Au moment où un événement mondial sans précédent affecte la santé publique, multiplie situations précaires et pauvreté, augmente le chômage, met en danger des pans entiers de notre économie, vous réaffirmez la stricte autonomie de la dette sociale et vous portez à la charge des assurés sociaux des milliards de dettes non liées à leurs comportements ou à une mauvaise gestion des caisses – c’est un deuxième point d’incompréhension. La sécurité sociale ne peut pas être autonome quand elle est en déficit et ne plus l’être quand des excédents sont espérés.

Relativisons à ce stade l’argument du report de la dette sur nos enfants. De 1996 au 31 décembre 2019, la Cades a amorti 271 milliards d’euros. La dette de la France, elle, dépasse 2 400 milliards d’euros, plus de 120 % du PIB, alors qu’elle s’élevait à 700 milliards d’euros à la fin de 1996. C’est bien l’État, qui finance les charges courantes et rembourse le capital de ses emprunts en contractant de nouveaux emprunts, qui l’a majoritairement aggravée.

Comment donc ne pas voir dans votre choix la persistance d’une dramatisation des seules finances sociales, qui fait peser sur l’avenir la charge morale de chiffres vertigineux ? Vous allez me répondre que c’est faux, qu’il y a le Ségur et que vous créez une cinquième branche. Mais, justement, monsieur le secrétaire d’État, il y avait une autre solution : mutualiser la « dette covid » et la dette publique. Cette option est défendue par des économistes, des organisations syndicales, ainsi que par le Haut Conseil du financement de la protection sociale. Elle n’est pas magique – encore que… –, mais elle a le mérite de la cohérence, permet d’affirmer une forte solidarité nationale et, en même temps, de préparer l’avenir.
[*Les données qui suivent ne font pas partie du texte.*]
--- src/rtl/pe_feed_pkg.sv ---
// Shared types and default widths/latencies for the PE feed sequencer.
// Imported by the delay line, the interface and the top-level controller.
package pe_feed_pkg;

  localparam int CYCLE_NUM_WIDTH = 9;

  localparam int DEF_ARRAY_SIZE    = 16;
  localparam int DEF_OUTCOME_WIDTH = 32;
  localparam int DEF_ADDR_W_WIDTH  = 10;
  localparam int DEF_ADDR_V_WIDTH  = 10;
  localparam int DEF_ADDR_O_WIDTH  = 8;
  localparam int DEF_SRAM_LAT      = 1;
  localparam int DEF_PE_LAT        = 1;

  typedef enum logic [2:0] {
    ST_IDLE  = 3'd0,
    ST_FETCH = 3'd1,
    ST_DRAIN = 3'd2,
    ST_WRITE = 3'd3,
    ST_DONE  = 3'd4
  } state_e;

endpackage

--- src/rtl/pe_feed_ctrl_if.sv ---
// SRAM/PE-side bus of the feed sequencer. There is no back-pressure: a read issued with ren
// returns data SRAM_LAT cycles later, alu_start marks every cycle that data is valid, and wen_o is a single-cycle write.
interface pe_feed_ctrl_if
  import pe_feed_pkg::*;
#(
  parameter int ARRAY_SIZE    = DEF_ARRAY_SIZE,
  parameter int OUTCOME_WIDTH = DEF_OUTCOME_WIDTH,
  parameter int ADDR_W_WIDTH  = DEF_ADDR_W_WIDTH,
  parameter int ADDR_V_WIDTH  = DEF_ADDR_V_WIDTH,
  parameter int ADDR_O_WIDTH  = DEF_ADDR_O_WIDTH
) ();

  logic                                sram_ren_w;
  logic [ADDR_W_WIDTH-1:0]             sram_raddr_w;
  logic                                sram_ren_v;
  logic [ADDR_V_WIDTH-1:0]             sram_raddr_v;
  logic                                alu_start;
  logic [CYCLE_NUM_WIDTH-1:0]          cycle_num;
  logic [ARRAY_SIZE*OUTCOME_WIDTH-1:0] mul_outcome;
  logic                                sram_wen_o;
  logic [ADDR_O_WIDTH-1:0]             sram_waddr_o;
  logic [ARRAY_SIZE*OUTCOME_WIDTH-1:0] sram_wdata_o;

  modport master (
    output sram_ren_w, sram_raddr_w, sram_ren_v, sram_raddr_v,
    output alu_start, cycle_num,
    output sram_wen_o, sram_waddr_o, sram_wdata_o,
    input  mul_outcome
  );

  modport slave (
    input  sram_ren_w, sram_raddr_w, sram_ren_v, sram_raddr_v,
    input  alu_start, cycle_num,
    input  sram_wen_o, sram_waddr_o, sram_wdata_o,
    output mul_outcome
  );

endinterface

--- src/rtl/pe_feed_delay.sv ---
// DEPTH-stage shift register carrying {valid, step} so PE controls line up with SRAM read data.
// drained is high when nothing valid sits behind the output stage (the output holds the last one, if any).
module pe_feed_delay
  import pe_feed_pkg::*;
#(
  parameter int DEPTH = DEF_SRAM_LAT
) (
  input  logic                       clk,
  input  logic                       rst,
  input  logic                       in_valid,
  input  logic [CYCLE_NUM_WIDTH-1:0] in_step,
  output logic                       out_valid,
  output logic [CYCLE_NUM_WIDTH-1:0] out_step,
  output logic                       drained
);

  localparam int W = 1 + CYCLE_NUM_WIDTH;

  logic [W-1:0] stage_q [DEPTH];
  logic [W-1:0] stage_d [DEPTH];

  always_comb begin
    stage_d[0] = {in_valid, in_step};
    for (int s = 1; s < DEPTH; s++) begin
      stage_d[s] = stage_q[s-1];
    end
  end

  always_ff @(posedge clk or posedge rst) begin
    if (rst) begin
      for (int s = 0; s < DEPTH; s++) begin
        stage_q[s] <= '0;
      end
    end else begin
      stage_q <= stage_d;
    end
  end

  always_comb begin
    drained = !in_valid;
    for (int s = 0; s < DEPTH - 1; s++) begin
      if (stage_q[s][W-1]) drained = 1'b0;
    end
  end

  assign {out_valid, out_step} = stage_q[DEPTH-1];

endmodule

--- src/rtl/pe_feed_ctrl.sv ---
// Tile sequencer ahead of PE_core: issues k_len weight/vector reads, aligns alu_start/cycle_num
// to the read data, waits for the PE result to settle, writes it back and pulses done.
module pe_feed_ctrl
  import pe_feed_pkg::*;
#(
  parameter int ARRAY_SIZE    = DEF_ARRAY_SIZE,
  parameter int OUTCOME_WIDTH = DEF_OUTCOME_WIDTH,
  parameter int ADDR_W_WIDTH  = DEF_ADDR_W_WIDTH,
  parameter int ADDR_V_WIDTH  = DEF_ADDR_V_WIDTH,
  parameter int ADDR_O_WIDTH  = DEF_ADDR_O_WIDTH,
  parameter int SRAM_LAT      = DEF_SRAM_LAT,
  parameter int PE_LAT        = DEF_PE_LAT
) (
  input  logic                       clk,
  input  logic                       srst,
  input  logic                       start,
  input  logic [CYCLE_NUM_WIDTH-1:0] k_len,
  input  logic [ADDR_W_WIDTH-1:0]    w_base,
  input  logic [ADDR_V_WIDTH-1:0]    v_base,
  input  logic [ADDR_O_WIDTH-1:0]    o_addr,
  output logic                       busy,
  output logic                       done,
  output state_e                     dbg_state,
  pe_feed_ctrl_if.master             pe_bus
);

  localparam logic [2:0] PE_CNT_LAST = 3'(PE_LAT - 1);

  state_e                     state_q, state_d;
  logic [CYCLE_NUM_WIDTH-1:0] i_q, i_d;
  logic [2:0]                 pe_cnt_q, pe_cnt_d;
  logic [CYCLE_NUM_WIDTH-1:0] k_len_q, k_len_d;
  logic [ADDR_W_WIDTH-1:0]    w_base_q, w_base_d;
  logic [ADDR_V_WIDTH-1:0]    v_base_q, v_base_d;
  logic [ADDR_O_WIDTH-1:0]    o_addr_q, o_addr_d;

  logic                       fetch;
  logic                       dly_valid;
  logic [CYCLE_NUM_WIDTH-1:0] dly_step;
  logic                       drained;

  always_ff @(posedge clk or posedge srst) begin
    if (srst) begin
      state_q  <= ST_IDLE;
      i_q      <= '0;
      pe_cnt_q <= '0;
      k_len_q  <= '0;
      w_base_q <= '0;
      v_base_q <= '0;
      o_addr_q <= '0;
    end else begin
      state_q  <= state_d;
      i_q      <= i_d;
      pe_cnt_q <= pe_cnt_d;
      k_len_q  <= k_len_d;
      w_base_q <= w_base_d;
      v_base_q <= v_base_d;
      o_addr_q <= o_addr_d;
    end
  end

  always_comb begin
    state_d  = state_q;
    i_d      = i_q;
    pe_cnt_d = pe_cnt_q;
    k_len_d  = k_len_q;
    w_base_d = w_base_q;
    v_base_d = v_base_q;
    o_addr_d = o_addr_q;
    case (state_q)
      ST_IDLE: begin
        if (start) begin
          k_len_d  = k_len;
          w_base_d = w_base;
          v_base_d = v_base;
          o_addr_d = o_addr;
          i_d      = '0;
          state_d  = (k_len == '0) ? ST_DONE : ST_FETCH;
        end
      end
      ST_FETCH: begin
        // Compare against k_len-1 so a 9-bit counter covers k_len=511.
        if (i_q == k_len_q - 9'd1) begin
          i_d      = '0;
          pe_cnt_d = '0;
          state_d  = ST_DRAIN;
        end else begin
          i_d = i_q + 9'd1;
        end
      end
      ST_DRAIN: begin
        // Counting starts in the cycle the last aligned step is presented to the PE.
        if (drained) begin
          if (pe_cnt_q == PE_CNT_LAST) state_d = ST_WRITE;
          else                         pe_cnt_d = pe_cnt_q + 3'd1;
        end
      end
      ST_WRITE: state_d = ST_DONE;
      ST_DONE:  state_d = ST_IDLE;
      default:  state_d = ST_IDLE;
    endcase
  end

  assign fetch = (state_q == ST_FETCH);

  pe_feed_delay #(
    .DEPTH (SRAM_LAT)
  ) u_delay (
    .clk       (clk),
    .rst       (srst),
    .in_valid  (fetch),
    .in_step   (fetch ? i_q : '0),
    .out_valid (dly_valid),
    .out_step  (dly_step),
    .drained   (drained)
  );

  assign pe_bus.sram_ren_w   = fetch;
  assign pe_bus.sram_raddr_w = fetch ? (w_base_q + ADDR_W_WIDTH'(i_q)) : '0;
  assign pe_bus.sram_ren_v   = fetch;
  assign pe_bus.sram_raddr_v = fetch ? (v_base_q + ADDR_V_WIDTH'(i_q)) : '0;
  assign pe_bus.alu_start    = dly_valid;
  assign pe_bus.cycle_num    = dly_step;
  assign pe_bus.sram_wen_o   = (state_q == ST_WRITE);
  assign pe_bus.sram_waddr_o = (state_q == ST_WRITE) ? o_addr_q : '0;
  assign pe_bus.sram_wdata_o = pe_bus.mul_outcome;

  assign busy      = (state_q != ST_IDLE);
  assign done      = (state_q == ST_DONE);
  assign dbg_state = state_q;

endmodule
Dans une « crise comme aucune autre » – je cite le FMI –, l’État a toute légitimité pour jouer son rôle d’assureur de dernier recours. Comme certains l’ont déjà dit, il emprunte plutôt moins cher, car il peut le faire sur de longues durées. Les décisions de la BCE garantissent certainement des taux très bas pour les dix ans à venir.

Surtout, on libérerait ainsi, et sans conséquence pour le budget de l’État, une source de recettes de l’ordre d’une dizaine de milliards d’euros chaque année, qui permettrait de construire enfin un nouvel équilibre réel de la sécurité sociale, prenant en compte les besoins des hôpitaux, les nouvelles thérapies et la création tellement attendue d’une cinquième branche.

Au contraire, le dispositif que vous proposez recréera inévitablement, comme depuis trente ans, les conditions de nouveaux déficits et de nouveaux allongements de la durée de vie de la Cades, qui avait été fixée en 1996, rappelons-le, à treize ans.

En refusant toute nouvelle fiscalité spécifique à caractère progressif, en privilégiant l’impôt proportionnel, ce qui traduit une forme d’obsession conduisant à mettre à contribution les comptes sociaux, vous conjuguez moindre efficacité, inégalité et perte de chance pour l’avenir, alors que la crise a montré à quel point notre système de protection sociale était précieux.

Vous l’avez compris, le groupe socialiste et républicain ne vous suivra pas.